State Farm Mutual Automobile Insurance Co. v. Cage

874 F. Supp. 272, 1994 U.S. Dist. LEXIS 19371, 1994 WL 740985
CourtDistrict Court, D. Hawaii
DecidedNovember 1, 1994
DocketCiv. No. 93-00548 BMK
StatusPublished
Cited by1 cases

This text of 874 F. Supp. 272 (State Farm Mutual Automobile Insurance Co. v. Cage) is published on Counsel Stack Legal Research, covering District Court, D. Hawaii primary law. Counsel Stack provides free access to over 12 million legal documents including statutes, case law, regulations, and constitutions.

Bluebook
State Farm Mutual Automobile Insurance Co. v. Cage, 874 F. Supp. 272, 1994 U.S. Dist. LEXIS 19371, 1994 WL 740985 (D. Haw. 1994).

Opinion

ORDER GRANTING PLAINTIFF’S MOTION FOR SUMMARY JUDGMENT

KURREN, United States Magistrate Judge.

I. INTRODUCTION

This case arises out of the fatal shooting, on August 17, 1990, of Joseph R. Pezzimenti by Franklin L. Cage, while Cage was seated in the driver’s seat of his pick-up truck. The estate of Pezzimenti filed a tort action against Cage in State court. State Farm [274]*274Mutual Automobile Insurance Company (“State Farm”), issuer of the automobile liability and no-fault policy on Cage’s pick-up truck, filed this action for declaratory relief, and subsequent motion for summary judgment, for a declaration by this court that it has no duty to either indemnify or defend Cage in the underlying lawsuit. As the following discussion explains in more detail, bodily injury liability and no-fault claims asserted by Pezzimenti under Cage’s insurance policy are not covered by the State Farm policy because Pezzimenti’s injuries were neither the result of an accident nor arose out of the use, operation, or maintenance of a motor vehicle. Accordingly, State Farm has no duty to either indemnify or defend Cage in the underlying lawsuit.

II. BACKGROUND

Pezzimenti was employed by DYN Corporation, a private contractor, working in building 447 at the Naval Supply Center, Pearl Harbor, Hawaii. Cage’s brother, Darryl, also worked for DYN Corporation in building 447. Cage was a security officer at Pearl Harbor Naval Base. Cage met his brother three or four times per week to eat lunch with him in Building 447, and picked him up every day after work.

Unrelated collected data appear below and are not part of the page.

File: config.mk
export PLATFORM = sky130hd
export DESIGN_NAME = mc_main_ctrl_fsm
export DESIGN_NICKNAME = d
export VERILOG_FILES = /design/src/rtl/mc_main_ctrl_fsm.sv
export SDC_FILE = /design/constraint.sdc
export NUM_CORES = 1
export LEC_CHECK = 0
export BUFFER_PORTS_ARGS = -buffer_cell sky130_fd_sc_hd__buf_2
export CAP_MARGIN = 15
export CORE_MARGIN = 8
export CORE_UTILIZATION = 41
export CTS_BUF_LIST = sky130_fd_sc_hd__clkbuf_4 sky130_fd_sc_hd__clkbuf_8
export DETAILED_ROUTE_END_ITERATION = 8
export PLACE_DENSITY = 0.76
export SYNTH_ARGS = -nofsm -noshare
export SYNTH_HDL_FRONTEND = slang
export SYNTH_SLANG_ARGS = --single-unit
File: constraint.sdc
create_clock -name clk -period 1.3 [get_ports clk]
set_clock_uncertainty 0.15 [all_clocks]
set_input_delay 0.195 -clock clk [delete_from_list [all_inputs] [get_ports clk]]
set_output_delay 0.195 -clock clk [all_outputs]
set_load 0.02 [all_outputs]
File: src/rtl/mc_main_ctrl_fsm.sv
// Multicycle MIPS main control FSM: sequences fetch/decode/execute/memory/writeback.
// Optional bne support is enabled by defining MC_CTRL_BNE_EN.
module mc_main_ctrl_fsm #(
  parameter int unsigned STATE_W = 4
) (
  input  logic               clk,
  input  logic               reset,
  input  logic [5:0]         op,
  input  logic               zero,
  input  logic               mem_ready,
  output logic               iord,
  output logic               irwrite,
  output logic               memwrite,
  output logic               regwrite,
  output logic               regdst,
  output logic               memtoreg,
  output logic               alusrca,
  output logic [1:0]         alusrcb,
  output logic [1:0]         aluop,
  output logic [1:0]         pcsrc,
  output logic               pcen,
  output logic               illegal_op,
  output logic [STATE_W-1:0] state_o
);

  typedef enum logic [3:0] {
    StFetch   = 4'd0,
    StDecode  = 4'd1,
    StMemAdr  = 4'd2,
    StMemRd   = 4'd3,
    StMemWb   = 4'd4,
    StMemWr   = 4'd5,
    StExec    = 4'd6,
    StAluWb   = 4'd7,
    StBranch  = 4'd8,
    StAddiEx  = 4'd9,
    StAddiWb  = 4'd10,
    StJump    = 4'd11,
    StBne     = 4'd12,
    StRsvd13  = 4'd13,
    StRsvd14  = 4'd14,
    StRsvd15  = 4'd15
  } state_e;

  localparam logic [5:0] OpRtype = 6'b000000;
  localparam logic [5:0] OpLw    = 6'b100011;
  localparam logic [5:0] OpSw    = 6'b101011;
  localparam logic [5:0] OpBeq   = 6'b000100;
  localparam logic [5:0] OpAddi  = 6'b001000;
  localparam logic [5:0] OpJ     = 6'b000010;
`ifdef MC_CTRL_BNE_EN
  localparam logic [5:0] OpBne   = 6'b000101;
`endif

  state_e state_q, state_d;
  logic   illegal_int;
  logic   pcwrite_int;
  logic   branch_int;
  logic   bne_int;

  always_ff @(posedge clk or posedge reset) begin
    if (reset) begin
      state_q <= StFetch;
    end else begin
      state_q <= state_d;
    end
  end

  // Next-state logic; mem_ready only matters in the three memory-access states.
  always_comb begin
    state_d     = state_q;
    illegal_int = 1'b0;
    case (state_q)
      StFetch: begin
        if (mem_ready) state_d = StDecode;
      end
      StDecode: begin
        case (op)
          OpLw, OpSw: state_d = StMemAdr;
          OpRtype:    state_d = StExec;
          OpBeq:      state_d = StBranch;
          OpAddi:     state_d = StAddiEx;
          OpJ:        state_d = StJump;
`ifdef MC_CTRL_BNE_EN
          OpBne:      state_d = StBne;
`endif
          default: begin
            state_d     = StFetch;
            illegal_int = 1'b1;
          end
        endcase
      end
      StMemAdr: state_d = (op == OpSw) ? StMemWr : StMemRd;
      StMemRd: begin
        if (mem_ready) state_d = StMemWb;
      end
      StMemWb: state_d = StFetch;
      StMemWr: begin
        if (mem_ready) state_d = StFetch;
      end
      StExec:   state_d = StAluWb;
      StAluWb:  state_d = StFetch;
      StBranch: state_d = StFetch;
      StAddiEx: state_d = StAddiWb;
      StAddiWb: state_d = StFetch;
      StJump:   state_d = StFetch;
`ifdef MC_CTRL_BNE_EN
      StBne:    state_d = StFetch;
`endif
      default:  state_d = StFetch;
    endcase
  end

  // Moore decode; reset forces every output low even though state already reads FETCH.
  always_comb begin
    iord        = 1'b0;
    irwrite     = 1'b0;
    memwrite    = 1'b0;
    regwrite    = 1'b0;
    regdst      = 1'b0;
    memtoreg    = 1'b0;
    alusrca     = 1'b0;
    alusrcb     = 2'b00;
    aluop       = 2'b00;
    pcsrc       = 2'b00;
    pcwrite_int = 1'b0;
    branch_int  = 1'b0;
    bne_int     = 1'b0;
    case (state_q)
      StFetch: begin
        alusrcb     = 2'b01;
        irwrite     = mem_ready;
        pcwrite_int = mem_ready;
      end
      StDecode: begin
        alusrcb = 2'b11;
      end
      StMemAdr: begin
        alusrca = 1'b1;
        alusrcb = 2'b10;
      end
      StMemRd: begin
        iord = 1'b1;
      end
      StMemWb: begin
        regwrite = 1'b1;
        memtoreg = 1'b1;
      end
      StMemWr: begin
        iord     = 1'b1;
        memwrite = mem_ready;
      end
      StExec: begin
        alusrca = 1'b1;
        aluop   = 2'b10;
      end
      StAluWb: begin
        regwrite = 1'b1;
        regdst   = 1'b1;
      end
      StBranch: begin
        alusrca    = 1'b1;
        aluop      = 2'b01;
        pcsrc      = 2'b01;
        branch_int = 1'b1;
      end
      StAddiEx: begin
        alusrca = 1'b1;
        alusrcb = 2'b10;
      end
      StAddiWb: begin
        regwrite = 1'b1;
      end
      StJump: begin
        pcsrc       = 2'b10;
        pcwrite_int = 1'b1;
      end
`ifdef MC_CTRL_BNE_EN
      StBne: begin
        alusrca = 1'b1;
        aluop   = 2'b01;
        pcsrc   = 2'b01;
        bne_int = 1'b1;
      end
`endif
      default: ;
    endcase

    pcen       = pcwrite_int | (branch_int & zero) | (bne_int & ~zero);
    illegal_op = illegal_int;
    state_o    = STATE_W'(state_q);

    if (reset) begin
      iord       = 1'b0;
      irwrite    = 1'b0;
      memwrite   = 1'b0;
      regwrite   = 1'b0;
      regdst     = 1'b0;
      memtoreg   = 1'b0;
      alusrca    = 1'b0;
      alusrcb    = 2'b00;
      aluop      = 2'b00;
      pcsrc      = 2'b00;
      pcen       = 1'b0;
      illegal_op = 1'b0;
      state_o    = '0;
    end
  end

endmodule

==> impl_metrics.ini, run 1 <==
[run_status]
status = stopped before the end
flow.stopped_at = clock tree synthesis (4_1_cts)
toolErrorMsg = [ERROR DPL-0038] Utilization greater than 100%, impossible to legalize

[synthesis]
ys_seq_area_share_pct = 17.7
synth_top_area_share_pct = 17.7
synth_ff_type = dfrtp_1
yosysMostFrequentCell = nor4_1
synth-edff-count = 0
yosys-top-cells-area = dfrtp_1, nor4_1, and3_1
synthesis.area_um2 = 564
synthArstFlopShare_pct = 100
syn_inst = 81
ys_top_cells_by_count = nor4_1, nor2_1, inv_1, nand2_1
yosys_warnings = 0
synth.distinct_cells = 35
syn_area_per_cell_um2 = 6.97
synth.largest_area_cell = dfrtp_1
yosys_register_bits = 4
syn-num-nets = 91

[clock_network]
holdBufCountCts = 1
clockBufferDepth = 2
cts_root_buf = clkbuf_4
cts_resized = 95
cts_buffers = 3
clock-sinks = 4
post-cts-setup-buffers = 10
htreeDepth = 1

[die]
rows = 13
ios = 29
die_h_um = 53.1
initial_core_util_pct = 43.4
die_w_um = 53.1

[placement]
place_ws_ns = -0.350
place_congestion = 0.913
hpwl_mm = 2.07
port_buffers = 28
kinds of logic after synthesis:
family | Yosys count | synth area share (%)
and+or+nand+nor | 41 | 39.5
AOI/OAI and AO/OA | 19 | 23.7
buffers and inverters | 12 | 10.6
DFF | 4 | 17.7
xor gates and xnor gates | 3 | 4.66
muxes | 2 | 3.77
metrics by stage:
step,cell area [um^2],cells,hold slack (ns)
after floorplan,736,81,-0.175
after global placement,1130,156,0.103
after detailed placement,1130,156,0.154
==> run 2, diff against run 1 <==
==> config.mk (replaced) <==
export PLATFORM = sky130hd
export DESIGN_NAME = mc_main_ctrl_fsm
export DESIGN_NICKNAME = d
export VERILOG_FILES = /design/src/rtl/mc_main_ctrl_fsm.sv
export SDC_FILE = /design/constraint.sdc
export NUM_CORES = 1
export LEC_CHECK = 0
export BUFFER_PORTS_ARGS = -buffer_cell sky130_fd_sc_hd__buf_2
export CAP_MARGIN = 15
export CORE_AREA = 8 8 69 71
export DETAILED_ROUTE_END_ITERATION = 8
export DIE_AREA = 0 0 77 79
export PLACE_DENSITY_LB_ADDON = 0.15
export SYNTH_ARGS = -nofsm -noshare
export SYNTH_HDL_FRONTEND = slang
export SYNTH_SLANG_ARGS = --single-unit
==> constraint.sdc (replaced) <==
create_clock -name clk -period 1.7 [get_ports clk]
set_clock_uncertainty 0.15 [all_clocks]
set_input_delay 0.255 -clock clk [delete_from_list [all_inputs] [get_ports clk]]
set_output_delay 0.255 -clock clk [all_outputs]
set_load 0.02 [all_outputs]
==> run 2 against run 1 <==
Effect of this change: the flow now finishes, with violations (negative setup slack); synthesized cell count is the same; area after synthesis is the same.
==> impl_metrics.ini, run 2 <==
[grt]
grt_max_degree = 10
antenna_found_initial = 0
grt_pass1_vias = 810
grt_overflow_total = 0
grt_pass1_wl_mm = 3.90
gr-usage-all-layers_pct = 7.75

[sta]
slew_headroom_pct = 58.5
worst_pin_slew_ns = 0.618
setup_viol = 7
rsz0062_at_grt = true
fmax_mhz = 532
fin_crit_ns = 1.88
worst_slack_ns = -0.180
finalSetupTns_ns = -0.703
slew_viol_final = 0
hold_violations = 0
fin_crit_sh_pct = 111

[die]
die_h_um = 79
rows = 23
ios = 29
die-area_um2 = 6080
initial_core_util_pct = 14.9
core_um2 = 3800
die_w_um = 77

[routing]
vias = 782
drt-total-wl_mm = 2.34
drc = 0
drtAntennaViolNets = 0
first_pass_iters = 4
met3WireLength_um = 150
highest_layer = met3
dr_wl_met2_mm = 1.08
wire_per_inst_um = 13.2
met1_length_mm = 1.10
vias_per_cell = 4.42
drtIter0Drc = 4

[synthesis]
yosys_warnings = 0
synth-simple-area-share_pct = 39.5
yosys_register_bits = 4
synth-compound-area-share_pct = 23.7
synthesis.area_um2 = 564
synth_top_area_share_pct = 17.7
synth-edff-count = 0
yosys-mux-area-fraction_pct = 3.77
syn_area_per_cell_um2 = 6.97
synth_top_family_by_area = simple AND/OR/NAND/NOR gates
synthArstFlopShare_pct = 100
syn_inst = 81
synthXorXnorAreaFrac_pct = 4.66
yosys-top-cells-area = dfrtp_1, nor4_1, and3_1
yosysMostFrequentCell = nor4_1
syn-num-nets = 91
synth.largest_area_cell = dfrtp_1
yosys.area_share.adder_pct = 0
synth.distinct_cells = 35
ys_top_cells_by_count = nor4_1, nor2_1, inv_1, nand2_1
ys_seq_area_share_pct = 17.7
synth_ff_type = dfrtp_1

[hold_path]
holdPathEnd = state_q[0]$_DFFE_PP0P_
holdCritStartpoint = op[5]
hp-class = primary input to flop
holdPathStages = 4

[final_layout]
antenna_cells = 0
seqCellArea_um2 = 104
final_common_cell = buf_4
largest_reg_flops = 4
final_cell_mix = buf_4, buf_2, buf_6
stdcell_area_um2 = 1180
nNetsFinal = 139
post-route-util_pct = 31.0
syn2layout_area_growth_pct = 109
largestRegisters = state_q (4)
multi_input_area_um2 = 558
regMostFlops = state_q
fillers = 424
drive_gt1_share_pct = 62.2

[pwr]
p_leak_uw = 0.000501
powerDensity_nw_per_um2 = 1420
irDropWorstVdd_v = 0.000275

[worst_setup_path]
cp_data_arrival_time_ns = 1.48
cp_max_fo = 5
reg2reg_from = state_q[0]$_DFFE_PP0P_
end_kind = output port
worstSetupPathType = flop to output port
rrSetupSlack_ns = 0.15
r2r-end = state_q[1]$_DFFE_PP0P_
startpoint_type = flop
r2r_cells = 7
critical_path_required_ns = 1.29

[clock_network]
clock_latency_ns = 0.21
cts_root_buf = clkbuf_8
clockBufferDepth = 2
cts_buffers = 3
cts_tree = built
clock-sinks = 4
clk_pin_slew_ns = 0.03
htreeDepth = 1

[run_status]
status = finished, violations left
violations = negative setup slack

[placement]
port_buffers = 28
placed_area_um2 = 896
place_congestion = 0.765
hpwl_mm = 1.87

[flow_run]
cap_violations = 0
-- run 2: cell counts after synthesis --
No cell type changed its count.
-- run 2: worst max path at each step --
stage	slack (ns)	from	endpoint
6_report	-0.18	state_q[3]$_DFFE_PP0P_	regwrite
5_1_grt	-0.26	state_q[3]$_DFFE_PP0P_	regwrite
4_1_cts	-0.17	state_q[2]$_DFFE_PP0P_	regwrite
3_5_place_dp	-0.03	op[2]	illegal_op
3_3_place_gp	-0.02	op[2]	illegal_op
2_1_floorplan	-0.09	state_q[1]$_DFFE_PP0P_	memtoreg
-- run 2: report_power, final --
part	internal, uW	switching, uW	total, uW
Sequential	137	70.2	208
Clock	150	42.2	192
Combinational	641	634	1270
Total	929	746	1670
-- run 2: final cells by class --
cell class / instances / area share (%)
Timing Repair Buffer: 50 / 33.4
Tap cell: 50 / 5.31
Multi-Input combinational cell: 65 / 47.4
Inverter: 5 / 1.59
Clock buffer: 3 / 3.51
Sequential cell: 4 / 8.82
-- run 2: critical path: stages, from the launching register on --
cell,delay (ns)
dfrtp_2,0.45
nand2b_4,0.16
mux2_4,0.26
o22a_1,0.15
nor2_1,0.10
buf_4,0.14
-- run 2: logic make-up (layout without fill, tap and decap cells) --
logic type | after synthesis | count (layout)
flops | 4 | 4
compound gates | 19 | 19
mux | 2 | 2
buf+inv | 12 | 58
xor+xnor | 3 | 3
simple gates | 41 | 41
-- run 2: per-layer routing --
layer,global-route usage (%),vias up
met5,0,-
met4,2.83,0
met3,2.37,0
met2,12.9,27
met1,9.20,363
li1,-,392
-- run 2: metrics by stage --
| stage | instances | total power, uW | setup WS (ns) | hold slack (ns) |
|---|---|---|---|---|
| floorplan | 81 | 755 | -0.0944 | -0.115 |
| detailed placement | 170 | 1150 | -0.0265 | 0.155 |
| finish | 177 | 1670 | -0.180 | 0.262 |
| global placement | 170 | 1150 | -0.0216 | 0.156 |
| global route | 177 | 1800 | -0.262 | 0.298 |
| CTS | 177 | 1630 | -0.171 | 0.257 |
-- run 2: repair_timing --
action,CTS,global route
setup endpoints to repair,16,15
setup buffers,3,0
resized for setup,38,14
hold buffers,1,0
hold endpoints to repair,4,0
gates cloned,0,0
pin swaps,5,3
Note: power is estimated with default switching activity, not from simulation.
==> run 3, diff against run 2 <==
--- a/config.mk
+++ b/config.mk
@@ -14,3 +14,4 @@
 export SYNTH_ARGS = -nofsm -noshare
 export SYNTH_HDL_FRONTEND = slang
 export SYNTH_SLANG_ARGS = --single-unit
+export TNS_END_PERCENT = 5
==> run 3 against run 2 <==
Effect of this change: global-route usage fell by 0.38 points; combinational power fell by 6%; the run still ends with negative setup slack left; critical path type unchanged; largest power group unchanged; clock power barely moved; core utilization fell by 2.6 points; die area did not move; final cell count fell by 1.7%; largest cell class unchanged; highest routed layer unchanged.
==> impl_metrics.ini, run 3 (synthesized netlist as in run 2, its figures left out) <==
[clock_network]
clk_pin_slew_ns = 0.03
htreeDepth = 1
cts_root_buf = clkbuf_8
cts_tree = built
clock_latency_ns = 0.21
cts_buffers = 3
clock-sinks = 4
holdBufCountCts = 0
clockBufferDepth = 2

[die]
die_w_um = 77
ios = 29
core_um2 = 3800
rows = 23
die-area_um2 = 6080
initial_core_util_pct = 14.9
die_h_um = 79

[final_layout]
final_common_cell = buf_4
nNetsFinal = 136
regMostFlops = state_q
syn2layout_area_growth_pct = 91.4
post-route-util_pct = 28.4
largest_reg_flops = 4
largestRegisters = state_q (4)
antenna_cells = 0
final_cell_mix = buf_4, buf_2, nor2_1, buf_6
drive_gt1_share_pct = 60.5

[worst_setup_path]
critical-path-slowest-cell = dfrtp_2
crit_chain = nand2b_4 -> mux2_2 -> o22a_1 -> nor2_1 -> buf_4
rrSetupSlack_ns = 0.13
worstSetupPathType = flop to output port
cp_max_fo = 5
r2r_cells = 6
reg2reg_from = state_q[1]$_DFFE_PP0P_
r2r-end = state_q[0]$_DFFE_PP0P_
end_kind = output port
cp-startpoint = state_q[3]$_DFFE_PP0P_
worst_path_largest_cell_delay_ns = 0.43
cp_data_arrival_time_ns = 1.46
critical_path_required_ns = 1.29
startpoint_type = flop

[pwr]
power_frac_seq_pct = 11.9
irDropWorstVdd_v = 0.000268
powerDensity_nw_per_um2 = 1460
p_clk_share_pct = 12.4
p_sw_uw = 711
p_leak_uw = 0.000471
p_comb_share_pct = 75.6
switching_share_pct = 45.2
p_int_uw = 861

[grt]
grt_max_degree = 11
antenna_found_initial = 0
grt_overflow_total = 0
gr-usage-all-layers_pct = 7.37
grt_pass1_vias = 814
grt_pass1_wl_mm = 3.74

[placement]
hpwl_mm = 1.85
place_congestion = 0.759
place_ws_ns = -0.0183
port_buffers = 28

[routing]
vias = 770
drc = 0
vias_per_cell = 4.43
first_pass_iters = 4
drt-total-wl_mm = 2.25
drtAntennaViolNets = 0
wire_per_inst_um = 12.9
drtIter0Drc = 10

[hold_path]
hp-class = primary input to asynchronous set/reset pin

[sta]
finalSetupTns_ns = -0.627
fin_crit_ns = 1.86
worst_slack_ns = -0.162
fin_crit_sh_pct = 110
fmax_mhz = 537
slew_viol_final = 0
worst_pin_slew_ns = 0.428
hold_violations = 0
rsz0062_at_grt = true
slew_headroom_pct = 71.2
setup_viol = 8

[flow_run]
cap_violations = 0

[run_status]
violations = negative setup slack
status = finished, violations left
[run 3: cell count changes in the layout (fill, tap and decap cells not counted), sizes merged]
cell,delta
buf,-2
dlygate4sd3,-1
[run 3: area by class of cell]
cell class                 instances  area, um^2
sequential                         4         104
multi-input combinational         65         522
inverter                           5        18.8
clock buffer                       3        41.3
timing repair buffer              47         332
tap                               50        62.6
fill                             437        2720
[run 3: what timing repair did]
action / in CTS / in global routing
buffers inserted: 2 / 0
setup endpoints to repair: 14 / 15
pin swaps: 6 / 3
gates resized for setup: 22 / 17
[run 3: metrics by stage]
step	power, uW	instances	cell area (um^2)	hold slack (ns)
after floorplan	745	81	582	-0.115
after global placement	1130	169	871	0.187
after detailed placement	1120	169	871	0.181
after CTS	1500	174	1020	0.00415
after global routing	1690	174	1080	0.0523
final	1570	174	1080	0.0242
[run 3: power groups by stage]
stage / clock, uW / sequential, uW / combinational [uW]
after CTS: 200 / 178 / 1120
after global placement: 0 / 180 / 946
after floorplan: 0 / 165 / 580
final: 195 / 188 / 1190
after detailed placement: 0 / 177 / 946
after global routing: 208 / 196 / 1290
[run 3: worst max path at each step]
stage | end | slack [ns] | cells after the start
after global routing | pcen | -0.21 | 5
after floorplan | memtoreg | -0.09 | 3
final | regwrite | -0.16 | 5
after detailed placement | illegal_op | -0.02 | 5
after global placement | illegal_op | -0.02 | 5
after CTS | regwrite | -0.18 | 5
[run 3: worst max-delay path, delay by kind of cell (launching register included)]
kind | cells | cell delay [ns]
simple gates | 2 | 0.25
buf+inv | 1 | 0.15
flops | 1 | 0.43
compound gates | 1 | 0.16
mux | 1 | 0.26
[run 3: layer usage]
| metal | GRT usage (%) | part of all wire (%) | routed length (um) | vias to the layer above |
|---|---|---|---|---|
| li1 | - | - | - | 383 |
| met1 | 8.15 | 45 | 1020 | 364 |
| met2 | 13.3 | 48 | 1080 | 23 |
| met3 | 1.92 | 6.6 | 148 | 0 |
| met4 | 2.83 | 0 | 0 | 0 |
| met5 | 0 | 0 | 0 | - |
==> src/rtl/if_id_stage.sv <==
// IF/ID pipeline register with load-use stall and branch flush control.
// It exposes its FSM state and saturating stall and flush event counters.
module if_id_stage (
    input  logic        clk,
    input  logic        reset,
    input  logic [31:0] pc_plus4_if,
    input  logic [31:0] instr_if,
    input  logic        id_ex_mem_read,
    input  logic [4:0]  id_ex_rt,
    input  logic        branch_taken,
    output logic        pc_write,
    output logic [31:0] pc_plus4_id,
    output logic [31:0] instr_id,
    output logic [14:0] reg_addr_id,
    output logic        valid_id,
    output logic        bubble,
    output logic [1:0]  state,
    output logic [15:0] stall_count,
    output logic [15:0] flush_count
);

    typedef enum logic [1:0] {
        IDLE  = 2'b00,
        RUN   = 2'b01,
        STALL = 2'b10,
        FLUSH = 2'b11
    } state_t;

    state_t     cur_state, nxt_state;
    logic       hazard;
    logic       do_load, do_flush, do_stall;
    logic [4:0] rs_id, rt_id;

    assign rs_id       = instr_id[25:21];
    assign rt_id       = instr_id[20:16];
    assign reg_addr_id = {instr_id[25:21], instr_id[20:16], instr_id[15:11]};
    assign state       = cur_state;

    assign hazard = valid_id & id_ex_mem_read & (id_ex_rt != 5'd0) &
                    ((id_ex_rt == rs_id) | (id_ex_rt == rt_id));

    // IDLE always captures the first fetch, whatever the hazard/branch inputs say.
    always_comb begin
        nxt_state = RUN;
        pc_write  = 1'b1;
        bubble    = 1'b0;
        do_load   = 1'b0;
        do_flush  = 1'b0;
        do_stall  = 1'b0;
        if (reset) begin
            nxt_state = IDLE;
            pc_write  = 1'b0;
        end else if (cur_state == IDLE) begin
            do_load = 1'b1;
        end else if (branch_taken) begin
            bubble    = 1'b1;
            do_flush  = 1'b1;
            nxt_state = FLUSH;
        end else if (hazard) begin
            pc_write  = 1'b0;
            bubble    = 1'b1;
            do_stall  = 1'b1;
            nxt_state = STALL;
        end else begin
            do_load = 1'b1;
        end
    end

    always_ff @(posedge clk or posedge reset) begin
        if (reset) begin
            cur_state   <= IDLE;
            pc_plus4_id <= 32'd0;
            instr_id    <= 32'd0;
            valid_id    <= 1'b0;
            stall_count <= 16'd0;
            flush_count <= 16'd0;
        end else begin
            cur_state <= nxt_state;
            if (do_flush) begin
                pc_plus4_id <= 32'd0;
                instr_id    <= 32'd0;
                valid_id    <= 1'b0;
                if (flush_count != 16'hFFFF) flush_count <= flush_count + 16'd1;
            end else if (do_load) begin
                pc_plus4_id <= pc_plus4_if;
                instr_id    <= instr_if;
                valid_id    <= 1'b1;
            end
            if (do_stall && stall_count != 16'hFFFF) stall_count <= stall_count + 16'd1;
        end
    end

endmodule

In August 1990, during these lunch time visits, Cage parked in the no-parking zone at Building 447. Cage and Pezzimenti engaged in several heated confrontations over Cage’s illegal parking, his alleged failure to sign in when entering the building, and his alleged harassment of women working in the building.

On August 17, 1990, Cage and Pezzimenti had another lunchtime confrontation in Building 447. When Cage returned at 3:30 p.m. to pick up his brother, Cage and Pezzi-menti resumed their earlier lunchtime confrontation, this time outside of the building. Cage and his brother got into Cage’s truck. Pezzimenti got into his co-worker Billy Joe Johnston’s car and drove off down Northampton Avenue. At some point along the road, the two cars were side by side, with Cage’s car proceeding in the on-coming lane of traffic and Johnston’s car to his right. While the cars were side by side, Cage and Pezzimenti yelled back and forth at each other. Cage’s truck pulled in front of Johnston’s and proceeded to the Halawa gate of the Naval Base.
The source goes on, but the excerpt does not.